----- DATASET RECORDS

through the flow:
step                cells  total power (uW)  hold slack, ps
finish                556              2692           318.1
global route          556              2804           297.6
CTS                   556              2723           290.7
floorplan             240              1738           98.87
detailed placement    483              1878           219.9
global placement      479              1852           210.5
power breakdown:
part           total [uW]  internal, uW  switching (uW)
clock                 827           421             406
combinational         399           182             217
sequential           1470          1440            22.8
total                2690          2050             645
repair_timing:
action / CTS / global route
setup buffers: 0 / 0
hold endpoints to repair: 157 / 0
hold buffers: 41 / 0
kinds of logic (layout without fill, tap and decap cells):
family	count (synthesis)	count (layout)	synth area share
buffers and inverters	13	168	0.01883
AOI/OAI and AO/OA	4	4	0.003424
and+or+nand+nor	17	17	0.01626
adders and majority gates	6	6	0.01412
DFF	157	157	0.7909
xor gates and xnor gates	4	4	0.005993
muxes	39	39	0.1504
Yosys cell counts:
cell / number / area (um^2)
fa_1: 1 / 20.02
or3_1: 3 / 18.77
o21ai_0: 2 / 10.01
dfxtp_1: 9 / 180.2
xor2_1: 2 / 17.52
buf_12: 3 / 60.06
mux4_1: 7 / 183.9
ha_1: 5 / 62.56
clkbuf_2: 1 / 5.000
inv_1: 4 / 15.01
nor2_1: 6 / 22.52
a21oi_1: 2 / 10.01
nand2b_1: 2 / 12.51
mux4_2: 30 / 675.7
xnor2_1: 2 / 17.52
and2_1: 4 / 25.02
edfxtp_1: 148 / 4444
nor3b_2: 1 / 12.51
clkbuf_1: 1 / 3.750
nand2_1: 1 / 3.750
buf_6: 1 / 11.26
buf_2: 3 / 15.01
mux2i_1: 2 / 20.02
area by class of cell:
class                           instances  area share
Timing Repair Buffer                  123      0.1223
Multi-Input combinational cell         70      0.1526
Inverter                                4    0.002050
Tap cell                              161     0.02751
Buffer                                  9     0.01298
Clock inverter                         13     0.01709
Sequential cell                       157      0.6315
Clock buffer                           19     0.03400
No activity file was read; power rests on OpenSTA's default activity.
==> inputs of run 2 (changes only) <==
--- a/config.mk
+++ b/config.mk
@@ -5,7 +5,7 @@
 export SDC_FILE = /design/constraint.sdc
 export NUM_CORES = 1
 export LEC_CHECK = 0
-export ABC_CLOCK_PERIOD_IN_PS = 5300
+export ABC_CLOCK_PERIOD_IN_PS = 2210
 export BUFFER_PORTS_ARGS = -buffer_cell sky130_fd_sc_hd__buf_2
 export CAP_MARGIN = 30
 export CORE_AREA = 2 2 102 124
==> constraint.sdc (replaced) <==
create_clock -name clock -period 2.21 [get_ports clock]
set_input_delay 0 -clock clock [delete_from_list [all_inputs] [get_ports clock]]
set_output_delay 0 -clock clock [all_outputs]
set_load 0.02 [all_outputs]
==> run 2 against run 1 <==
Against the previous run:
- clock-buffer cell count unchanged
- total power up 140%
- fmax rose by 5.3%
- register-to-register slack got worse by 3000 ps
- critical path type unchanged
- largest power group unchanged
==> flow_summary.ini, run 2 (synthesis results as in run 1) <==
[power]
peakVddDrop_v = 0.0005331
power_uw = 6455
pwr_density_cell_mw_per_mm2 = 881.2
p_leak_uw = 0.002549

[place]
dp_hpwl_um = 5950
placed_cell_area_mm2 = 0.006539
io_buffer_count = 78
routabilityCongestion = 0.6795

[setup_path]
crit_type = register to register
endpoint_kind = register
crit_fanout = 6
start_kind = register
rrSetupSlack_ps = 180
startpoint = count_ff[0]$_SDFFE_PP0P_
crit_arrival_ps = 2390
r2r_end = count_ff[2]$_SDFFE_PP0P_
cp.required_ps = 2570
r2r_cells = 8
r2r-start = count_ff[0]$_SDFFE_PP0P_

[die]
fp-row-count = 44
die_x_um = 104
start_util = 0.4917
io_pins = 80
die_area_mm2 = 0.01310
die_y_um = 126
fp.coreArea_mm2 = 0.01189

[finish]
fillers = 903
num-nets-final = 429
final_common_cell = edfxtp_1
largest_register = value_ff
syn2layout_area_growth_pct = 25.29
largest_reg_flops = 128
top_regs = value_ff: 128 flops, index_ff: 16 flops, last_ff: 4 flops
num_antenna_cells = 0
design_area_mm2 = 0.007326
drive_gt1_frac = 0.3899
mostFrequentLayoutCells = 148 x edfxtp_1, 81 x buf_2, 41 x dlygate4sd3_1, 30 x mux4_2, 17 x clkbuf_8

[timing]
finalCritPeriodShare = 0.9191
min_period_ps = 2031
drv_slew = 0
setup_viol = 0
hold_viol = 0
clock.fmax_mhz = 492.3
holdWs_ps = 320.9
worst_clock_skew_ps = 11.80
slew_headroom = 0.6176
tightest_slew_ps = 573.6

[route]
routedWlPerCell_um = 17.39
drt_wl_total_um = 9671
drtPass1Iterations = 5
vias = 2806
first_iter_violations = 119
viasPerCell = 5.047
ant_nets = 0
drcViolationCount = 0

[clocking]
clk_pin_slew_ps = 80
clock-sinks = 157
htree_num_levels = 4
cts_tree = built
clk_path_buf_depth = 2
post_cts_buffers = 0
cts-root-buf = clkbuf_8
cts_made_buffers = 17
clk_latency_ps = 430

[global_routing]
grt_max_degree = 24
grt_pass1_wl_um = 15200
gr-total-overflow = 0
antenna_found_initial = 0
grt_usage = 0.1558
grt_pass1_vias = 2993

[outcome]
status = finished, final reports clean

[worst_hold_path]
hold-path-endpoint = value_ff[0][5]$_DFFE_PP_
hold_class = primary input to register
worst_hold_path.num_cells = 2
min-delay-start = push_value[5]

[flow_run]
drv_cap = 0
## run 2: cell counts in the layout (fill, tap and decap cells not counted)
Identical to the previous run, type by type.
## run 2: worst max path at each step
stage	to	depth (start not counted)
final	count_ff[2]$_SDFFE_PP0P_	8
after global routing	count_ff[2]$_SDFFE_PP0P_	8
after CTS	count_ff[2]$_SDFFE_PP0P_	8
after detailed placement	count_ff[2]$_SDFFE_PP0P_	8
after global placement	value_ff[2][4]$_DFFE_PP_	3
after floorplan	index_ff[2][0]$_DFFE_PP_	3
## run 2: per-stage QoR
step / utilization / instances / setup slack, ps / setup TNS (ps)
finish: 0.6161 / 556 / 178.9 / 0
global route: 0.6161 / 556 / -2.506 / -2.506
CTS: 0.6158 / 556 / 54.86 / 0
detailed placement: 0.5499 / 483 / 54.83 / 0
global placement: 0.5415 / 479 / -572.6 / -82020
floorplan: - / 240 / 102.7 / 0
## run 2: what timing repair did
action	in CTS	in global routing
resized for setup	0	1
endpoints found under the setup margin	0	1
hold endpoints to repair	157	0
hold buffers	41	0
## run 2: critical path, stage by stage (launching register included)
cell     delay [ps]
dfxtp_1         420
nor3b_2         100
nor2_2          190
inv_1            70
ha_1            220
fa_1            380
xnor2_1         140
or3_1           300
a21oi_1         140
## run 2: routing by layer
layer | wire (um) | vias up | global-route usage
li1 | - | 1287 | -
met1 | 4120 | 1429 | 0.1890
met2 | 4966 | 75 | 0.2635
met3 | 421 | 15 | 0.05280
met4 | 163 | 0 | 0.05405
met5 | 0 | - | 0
--- config.mk ---
export PLATFORM = sky130hd
export DESIGN_NAME = framed_joystick_command_receiver
export DESIGN_NICKNAME = d
export VERILOG_FILES = /design/src/hdl/jcr_pkg.sv /design/src/hdl/jcr_front.sv /design/src/hdl/jcr_queue.sv /design/src/hdl/jcr_back.sv /design/src/hdl/framed_joystick_command_receiver.sv
export SDC_FILE = /design/constraint.sdc
export NUM_CORES = 1
export LEC_CHECK = 0
export BUFFER_PORTS_ARGS = -buffer_cell sky130_fd_sc_hd__buf_4
export CAP_MARGIN = 30
export CORE_UTILIZATION = 60
export DETAILED_ROUTE_END_ITERATION = 7
export MAX_ROUTING_LAYER = met4
export PLACE_DENSITY = 0.81
export RECOVER_POWER = 25
export SLEW_MARGIN = 25
export SYNTH_ARGS = -nofsm -noshare
export SYNTH_HDL_FRONTEND = slang
export SYNTH_SLANG_ARGS = --single-unit
--- constraint.sdc ---
create_clock -name clk -period 10.4 [get_ports clk]
set_input_delay 1.04 -clock clk [delete_from_list [all_inputs] [get_ports clk]]
set_output_delay 1.04 -clock clk [all_outputs]
set_load 0.01 [all_outputs]
--- src/rtl/irpfc_pkg.sv ---
// ----------------------------------------------------------------------------
// irpfc_pkg: shared types and constants for the ir pulse frame capture block
// ----------------------------------------------------------------------------
`default_nettype none
package irpfc_pkg;

  localparam int MaxPulses = 96;
  localparam int CntW = 7;
  localparam int CfgIdxW = 3;
  localparam int CfgDataW = 20;

  localparam logic [CfgIdxW-1:0] REG_MIN_PULSE   = 3'd0;
  localparam logic [CfgIdxW-1:0] REG_START_MIN   = 3'd1;
  localparam logic [CfgIdxW-1:0] REG_START_MAX   = 3'd2;
  localparam logic [CfgIdxW-1:0] REG_FRAME_GAP   = 3'd3;
  localparam logic [CfgIdxW-1:0] REG_FRAME_MAX   = 3'd4;
  localparam logic [CfgIdxW-1:0] REG_MIN_FPULSES = 3'd5;
  localparam logic [CfgIdxW-1:0] REG_ACTIVE_MS   = 3'd6;
  localparam logic [CfgIdxW-1:0] REG_REPEAT_MS   = 3'd7;

  localparam logic [1:0] END_NONE   = 2'd0;
  localparam logic [1:0] END_ACCEPT = 2'd1;
  localparam logic [1:0] END_NOISE  = 2'd2;

  localparam logic [1:0] CLS_IDLE   = 2'd0;
  localparam logic [1:0] CLS_FRAME  = 2'd1;
  localparam logic [1:0] CLS_REPEAT = 2'd2;
  localparam logic [1:0] CLS_NOISE  = 2'd3;

  // classified sample passed from front to back
  typedef struct packed {
    logic        is_edge;
    logic        prev_level;
    logic [31:0] dur;
    logic [31:0] now_us;
    logic [31:0] now_ms;
  } smp_t;

  typedef enum logic [2:0] {
    ST_IDLE, ST_EDGE, ST_CLOSE, ST_WIN, ST_DIV, ST_EMIT
  } bst_t;

endpackage
`default_nettype wire

--- src/rtl/irpfc_front.sv ---
// ----------------------------------------------------------------------------
// irpfc_front: line level tracking and edge qualification
// ----------------------------------------------------------------------------
`default_nettype none
module irpfc_front (
  input  wire logic              clk,
  input  wire logic              rst_n,
  input  wire logic              in_push,
  output logic                   in_full,
  input  wire logic              in_line_in,
  input  wire logic [31:0]       in_now_us,
  input  wire logic [31:0]       in_now_ms,
  input  wire logic [15:0]       min_pulse,
  output irpfc_pkg::smp_t        q_data,
  output logic                   q_push,
  input  wire logic              q_full
);
  logic        level_r, level_nxt;
  logic [31:0] chg_r, chg_nxt;
  logic [31:0] dur;
  logic        change;

  assign in_full = q_full;
  assign q_push  = in_push && !q_full;
  assign change  = in_line_in != level_r;
  assign dur     = in_now_us - chg_r;

  always_comb begin
    q_data.is_edge    = change && (dur >= {16'd0, min_pulse});
    q_data.prev_level = level_r;
    q_data.dur        = dur;
    q_data.now_us     = in_now_us;
    q_data.now_ms     = in_now_ms;
    level_nxt = level_r;
    chg_nxt   = chg_r;
    if (q_push && change) begin
      level_nxt = in_line_in;
      chg_nxt   = in_now_us;
    end
  end

  always_ff @(posedge clk) begin
    if (!rst_n) begin
      level_r <= 1'b1;
      chg_r   <= '0;
    end else begin
      level_r <= level_nxt;
      chg_r   <= chg_nxt;
    end
  end
endmodule
`default_nettype wire

--- src/rtl/irpfc_fifo.sv ---
// ----------------------------------------------------------------------------
// irpfc_fifo: two-entry queue between front and back
// ----------------------------------------------------------------------------
`default_nettype none
module irpfc_fifo (
  input  wire logic            clk,
  input  wire logic            rst_n,
  input  wire logic            push,
  input  wire irpfc_pkg::smp_t wdata,
  output logic                 full,
  input  wire logic            pop,
  output irpfc_pkg::smp_t      rdata,
  output logic                 empty
);
  irpfc_pkg::smp_t mem_r [2];
  logic       wp_r, rp_r;
  logic [1:0] cnt_r;

  assign full  = cnt_r == 2'd2;
  assign empty = cnt_r == 2'd0;
  assign rdata = mem_r[rp_r];

  always_ff @(posedge clk) begin
    if (push) mem_r[wp_r] <= wdata;
  end

  always_ff @(posedge clk) begin
    if (!rst_n) begin
      wp_r <= 1'b0; rp_r <= 1'b0; cnt_r <= '0;
    end else begin
      if (push) wp_r <= ~wp_r;
      if (pop)  rp_r <= ~rp_r;
      cnt_r <= cnt_r + {1'b0, push} - {1'b0, pop};
    end
  end
endmodule
`default_nettype wire

--- src/rtl/irpfc_back.sv ---
// ----------------------------------------------------------------------------
// irpfc_back: frame tracking, rate window, classification and result register
// ----------------------------------------------------------------------------
`default_nettype none
module irpfc_back (
  input  wire logic            clk,
  input  wire logic            rst_n,
  input  wire irpfc_pkg::smp_t s,
  input  wire logic            q_empty,
  output logic                 q_pop,
  input  wire logic [15:0]     start_min,
  input  wire logic [15:0]     start_max,
  input  wire logic [19:0]     frame_gap,
  input  wire logic [19:0]     frame_max,
  input  wire logic [6:0]      min_fpulses,
  input  wire logic [15:0]     active_ms,
  input  wire logic [13:0]     repeat_ms,
  output logic                 out_empty,
  input  wire logic            out_pop,
  output logic                 out_captured,
  output logic [15:0]          out_pulse_us,
  output logic [1:0]           out_frame_end,
  output logic [1:0]           out_signal_class,
  output logic [6:0]           out_frame_pulses,
  output logic [22:0]          out_frame_total_us,
  output logic [15:0]          out_header_us,
  output logic                 out_frame_overflow,
  output logic [13:0]          out_frame_gap_ms,
  output logic [9:0]           out_edges_per_sec,
  output logic [6:0]           out_frames_per_sec,
  output logic [9:0]           out_noise_per_sec
);
  localparam int CW = irpfc_pkg::CntW;

  irpfc_pkg::bst_t st_r, st_nxt;

  logic        fopen_r, ovf_r;
  logic [CW-1:0] pcnt_r;
  logic [22:0] psum_r;
  logic [15:0] first_r;
  logic [31:0] fstart_r, ledge_r;
  logic [6:0]  dpul_r;
  logic [22:0] dsum_r;
  logic [15:0] dhdr_r;
  logic        dovf_r;
  logic [13:0] dgap_r;
  logic [31:0] lframe_r, lnoise_r;
  logic        fseen_r, nseen_r;
  logic [31:0] wstart_r, wedge_r, wfrm_r, wnoise_r;
  logic [9:0]  erate_r, nrate_r;
  logic [6:0]  frate_r;
  logic        cap_r;
  logic [15:0] stv_r;
  logic [1:0]  fend_r;
  logic [31:0] elapsed_r;
  // divider: one of three counts divided at a time, restoring, 1 bit/cycle
  logic [1:0]  dsel_r;
  logic [5:0]  dbit_r;
  logic [41:0] dnum_r;
  logic [31:0] drem_r;
  logic        oval_r;

  logic [15:0] sat16;
  logic        fits;
  logic [33:0] trial;
  logic [32:0] rem_sh;
  logic [41:0] prod;
  logic [31:0] dcount;
  logic [31:0] q_g, q_ms;

  assign q_pop     = st_r == irpfc_pkg::ST_EMIT && !oval_r;
  assign out_empty = !oval_r;
  assign sat16  = (s.dur > 32'd65535) ? 16'hFFFF : s.dur[15:0];
  assign fits   = pcnt_r < CW'(irpfc_pkg::MaxPulses);
  assign q_g    = s.now_ms - lframe_r;
  assign q_ms   = s.now_ms - wstart_r;
  // remainder stays below the divisor, so its shifted value needs 33 bits
  assign rem_sh = {drem_r, dnum_r[41]};
  assign trial  = {1'b0, rem_sh} - {2'b0, elapsed_r};

  always_comb begin
    case (dsel_r)
      2'd0:    dcount = wedge_r;
      2'd1:    dcount = wfrm_r;
      default: dcount = wnoise_r;
    endcase
    prod = {10'd0, dcount} * 42'd1000;
  end

  always_comb begin
    st_nxt = st_r;
    case (st_r)
      irpfc_pkg::ST_IDLE:  if (!q_empty && !oval_r) st_nxt = irpfc_pkg::ST_EDGE;
      irpfc_pkg::ST_EDGE:  st_nxt = irpfc_pkg::ST_CLOSE;
      irpfc_pkg::ST_CLOSE: st_nxt = irpfc_pkg::ST_WIN;
      irpfc_pkg::ST_WIN:
        st_nxt = (q_ms >= 32'd1000) ? irpfc_pkg::ST_DIV : irpfc_pkg::ST_EMIT;
      irpfc_pkg::ST_DIV:
        if (dsel_r == 2'd2 && dbit_r == 6'd0) st_nxt = irpfc_pkg::ST_EMIT;
      irpfc_pkg::ST_EMIT:  st_nxt = irpfc_pkg::ST_IDLE;
      default:             st_nxt = irpfc_pkg::ST_IDLE;
    endcase
  end

  always_ff @(posedge clk) begin
    if (!rst_n) begin
      st_r <= irpfc_pkg::ST_IDLE;
      fopen_r <= 1'b0; ovf_r <= 1'b0; pcnt_r <= '0; psum_r <= '0; first_r <= '0;
      fstart_r <= '0; ledge_r <= '0;
      dpul_r <= '0; dsum_r <= '0; dhdr_r <= '0; dovf_r <= 1'b0; dgap_r <= '0;
      lframe_r <= '0; lnoise_r <= '0; fseen_r <= 1'b0; nseen_r <= 1'b0;
      wstart_r <= '0; wedge_r <= '0; wfrm_r <= '0; wnoise_r <= '0;
      erate_r <= '0; frate_r <= '0; nrate_r <= '0;
      oval_r <= 1'b0; dsel_r <= '0; dbit_r <= '0;
    end else begin
      st_r <= st_nxt;
      if (oval_r && out_pop) oval_r <= 1'b0;
      case (st_r)
        irpfc_pkg::ST_EDGE: begin
          cap_r <= 1'b0; stv_r <= '0; fend_r <= irpfc_pkg::END_NONE;
          if (s.is_edge) begin
            if (wedge_r != '1) wedge_r <= wedge_r + 32'd1;
            ledge_r <= s.now_us;
            if ((!fopen_r && !s.prev_level && s.dur >= {16'd0, start_min} &&
                 s.dur <= {16'd0, start_max}) || fopen_r) begin
              if (!fopen_r) begin
                fstart_r <= s.now_us - s.dur;
                fopen_r  <= 1'b1;
                ovf_r    <= 1'b0;
              end
              if (fits || !fopen_r) begin
                if (!fopen_r || pcnt_r == '0) first_r <= sat16;
                pcnt_r <= fopen_r ? pcnt_r + CW'(1) : CW'(1);
                psum_r <= (fopen_r ? psum_r : 23'd0) + {7'd0, sat16};
                cap_r  <= 1'b1;
                stv_r  <= sat16;
              end else begin
                ovf_r <= 1'b1;
              end
            end else if (!s.prev_level) begin
              if (wnoise_r != '1) wnoise_r <= wnoise_r + 32'd1;
              lnoise_r <= s.now_ms; nseen_r <= 1'b1;
            end
          end
        end
        irpfc_pkg::ST_CLOSE: begin
          if (fopen_r && ((s.now_us - ledge_r) > {12'd0, frame_gap} ||
                          (s.now_us - fstart_r) > {12'd0, frame_max})) begin
            if (pcnt_r >= min_fpulses) begin
              if (wfrm_r != '1) wfrm_r <= wfrm_r + 32'd1;
              dgap_r <= !fseen_r ? 14'd0 :
                        (q_g > 32'd9999) ? 14'd9999 : q_g[13:0];
              lframe_r <= s.now_ms; fseen_r <= 1'b1;
              dpul_r <= pcnt_r; dsum_r <= psum_r; dhdr_r <= first_r;
              dovf_r <= ovf_r;
              fend_r <= irpfc_pkg::END_ACCEPT;
            end else begin
              if (wnoise_r != '1) wnoise_r <= wnoise_r + 32'd1;
              lnoise_r <= s.now_ms; nseen_r <= 1'b1;
              fend_r <= irpfc_pkg::END_NOISE;
            end
            fopen_r <= 1'b0; ovf_r <= 1'b0; pcnt_r <= '0; psum_r <= '0;
            first_r <= '0;
          end
        end
        irpfc_pkg::ST_WIN: begin
          elapsed_r <= q_ms;
          dsel_r <= 2'd0;
          dbit_r <= 6'd42;
        end
        irpfc_pkg::ST_DIV: begin
          if (dbit_r == 6'd42) begin
            dnum_r <= prod; drem_r <= '0; dbit_r <= 6'd41;
          end else begin
            // quotient bits shift into the low end of dnum_r
            if (!trial[33]) begin
              drem_r <= trial[31:0]; dnum_r <= {dnum_r[40:0], 1'b1};
            end else begin
              drem_r <= rem_sh[31:0]; dnum_r <= {dnum_r[40:0], 1'b0};
            end
            if (dbit_r == 6'd0) begin
              case (dsel_r)
                2'd0: erate_r <= (dnum_r[40:0] >= 41'd500 ||
                                  !trial[33] && dnum_r[40:0] >= 41'd499)
                                 ? 10'd999 : 10'({dnum_r[40:0], !trial[33]});
                2'd1: frate_r <= (dnum_r[40:0] >= 41'd50 ||
                                  !trial[33] && dnum_r[40:0] >= 41'd49)
                                 ? 7'd99 : 7'({dnum_r[40:0], !trial[33]});
                default: nrate_r <= (dnum_r[40:0] >= 41'd500 ||
                                     !trial[33] && dnum_r[40:0] >= 41'd499)
                                    ? 10'd999 : 10'({dnum_r[40:0], !trial[33]});
              endcase
              if (dsel_r == 2'd2) begin
                wedge_r <= '0; wfrm_r <= '0; wnoise_r <= '0; wstart_r <= s.now_ms;
              end else begin
                dsel_r <= dsel_r + 2'd1; dbit_r <= 6'd42;
              end
            end else begin
              dbit_r <= dbit_r - 6'd1;
            end
          end
        end
        irpfc_pkg::ST_EMIT: oval_r <= 1'b1;
        default: ;
      endcase
    end
  end

  // classification from the registered state, evaluated in the emit cycle
  logic rf, rn, rep, noisy;
  always_comb begin
    rf    = fseen_r && ((s.now_ms - lframe_r) < {16'd0, active_ms});
    rn    = nseen_r && ((s.now_ms - lnoise_r) < {16'd0, active_ms});
    rep   = rf && ((dgap_r != '0 && dgap_r < repeat_ms) || frate_r >= 7'd2);
    noisy = rn && (frate_r == '0 || nrate_r > 10'd8);
  end

  logic [1:0] cls_r;
  always_ff @(posedge clk) begin
    if (st_r == irpfc_pkg::ST_EMIT) begin
      if (noisy && !rf)  cls_r <= irpfc_pkg::CLS_NOISE;
      else if (rep)      cls_r <= irpfc_pkg::CLS_REPEAT;
      else if (rf)       cls_r <= irpfc_pkg::CLS_FRAME;
      else if (noisy)    cls_r <= irpfc_pkg::CLS_NOISE;
      else               cls_r <= irpfc_pkg::CLS_IDLE;
    end
  end

  // result registers, loaded when the item finishes
  logic        ocap_r, oovf_r;
  logic [15:0] opul_r, ohdr_r;
  logic [1:0]  oend_r;
  logic [6:0]  ofp_r, ofr_r;
  logic [22:0] osum_r;
  logic [13:0] ogap_r;
  logic [9:0]  oer_r, onr_r;
  always_ff @(posedge clk) begin
    if (st_r == irpfc_pkg::ST_EMIT) begin
      ocap_r <= cap_r; opul_r <= stv_r; oend_r <= fend_r;
      ofp_r <= dpul_r; osum_r <= dsum_r; ohdr_r <= dhdr_r; oovf_r <= dovf_r;
      ogap_r <= dgap_r; oer_r <= erate_r; ofr_r <= frate_r; onr_r <= nrate_r;
    end
  end

  assign out_captured       = ocap_r;
  assign out_pulse_us       = opul_r;
  assign out_frame_end      = oend_r;
  assign out_signal_class   = cls_r;
  assign out_frame_pulses   = ofp_r;
  assign out_frame_total_us = osum_r;
  assign out_header_us      = ohdr_r;
  assign out_frame_overflow = oovf_r;
  assign out_frame_gap_ms   = ogap_r;
  assign out_edges_per_sec  = oer_r;
  assign out_frames_per_sec = ofr_r;
  assign out_noise_per_sec  = onr_r;
endmodule
`default_nettype wire

--- src/rtl/ir_pulse_frame_capture.sv ---
// ----------------------------------------------------------------------------
// ir_pulse_frame_capture: infrared receiver pulse and frame analyzer
// Qualifies line edges, builds frames, keeps one-second rates and classifies.
// ----------------------------------------------------------------------------
// channel   ports                               transfer when
// input     in_push/in_full, in_line_in..ms     in_push && !in_full
// result    out_pop/out_empty, out_*            out_pop && !out_empty
// config    cfg_we, cfg_index, cfg_data         cfg_we
//
// a sample passes the back end states edge, close, win and emit in order; when
// the one-second window closes, a restoring divider runs for each of the three
// rates between win and emit for that sample
// reset is synchronous and active low
// the two-entry queue lets the front take samples while the back is busy
// ----------------------------------------------------------------------------
`default_nettype none
module ir_pulse_frame_capture (
  input  wire logic        clk,
  input  wire logic        rst_n,
  input  wire logic        in_push,
  output logic             in_full,
  input  wire logic        in_line_in,
  input  wire logic [31:0] in_now_us,
  input  wire logic [31:0] in_now_ms,
  output logic             out_empty,
  input  wire logic        out_pop,
  output logic             out_captured,
  output logic [15:0]      out_pulse_us,
  output logic [1:0]       out_frame_end,
  output logic [1:0]       out_signal_class,
  output logic [6:0]       out_frame_pulses,
  output logic [22:0]      out_frame_total_us,
  output logic [15:0]      out_header_us,
  output logic             out_frame_overflow,
  output logic [13:0]      out_frame_gap_ms,
  output logic [9:0]       out_edges_per_sec,
  output logic [6:0]       out_frames_per_sec,
  output logic [9:0]       out_noise_per_sec,
  input  wire logic        cfg_we,
  input  wire logic [irpfc_pkg::CfgIdxW-1:0]  cfg_index,
  input  wire logic [irpfc_pkg::CfgDataW-1:0] cfg_data
);
  // configuration registers
  logic [15:0] min_pulse_r, start_min_r, start_max_r, active_r;
  logic [19:0] gap_r, fmax_r;
  logic [6:0]  minfp_r;
  logic [13:0] repeat_r;

  always_ff @(posedge clk) begin
    if (!rst_n) begin
      min_pulse_r <= 16'd180; start_min_r <= 16'd1800; start_max_r <= 16'd20000;
      gap_r <= 20'd25000; fmax_r <= 20'd220000; minfp_r <= 7'd4;
      active_r <= 16'd650; repeat_r <= 14'd650;
    end else if (cfg_we) begin
      case (cfg_index)
        irpfc_pkg::REG_MIN_PULSE:   min_pulse_r <= cfg_data[15:0];
        irpfc_pkg::REG_START_MIN:   start_min_r <= cfg_data[15:0];
        irpfc_pkg::REG_START_MAX:   start_max_r <= cfg_data[15:0];
        irpfc_pkg::REG_FRAME_GAP:   gap_r       <= cfg_data;
        irpfc_pkg::REG_FRAME_MAX:   fmax_r      <= cfg_data;
        irpfc_pkg::REG_MIN_FPULSES: minfp_r     <= cfg_data[6:0];
        irpfc_pkg::REG_ACTIVE_MS:   active_r    <= cfg_data[15:0];
        irpfc_pkg::REG_REPEAT_MS:   repeat_r    <= cfg_data[13:0];
        default: ;
      endcase
    end
  end

  irpfc_pkg::smp_t q_wdata, q_rdata;
  logic q_push, q_full, q_pop, q_empty;

  irpfc_front u_front (
    .clk, .rst_n, .in_push, .in_full, .in_line_in, .in_now_us, .in_now_ms,
    .min_pulse(min_pulse_r), .q_data(q_wdata), .q_push, .q_full
  );

  irpfc_fifo u_fifo (
    .clk, .rst_n, .push(q_push), .wdata(q_wdata), .full(q_full),
    .pop(q_pop), .rdata(q_rdata), .empty(q_empty)
  );

  irpfc_back u_back (
    .clk, .rst_n, .s(q_rdata), .q_empty, .q_pop,
    .start_min(start_min_r), .start_max(start_max_r), .frame_gap(gap_r),
    .frame_max(fmax_r), .min_fpulses(minfp_r), .active_ms(active_r),
    .repeat_ms(repeat_r), .out_empty, .out_pop, .out_captured, .out_pulse_us,
    .out_frame_end, .out_signal_class, .out_frame_pulses, .out_frame_total_us,
    .out_header_us, .out_frame_overflow, .out_frame_gap_ms, .out_edges_per_sec,
    .out_frames_per_sec, .out_noise_per_sec
  );
endmodule
`default_nettype wire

----------

● TASK BRIEF:
Search the entries for the string "endpoints" and copy each line where it occurs.

● FINAL ANSWER:
hold endpoints to repair: 157 / 0
endpoints found under the setup margin	0	1
hold endpoints to repair	157	0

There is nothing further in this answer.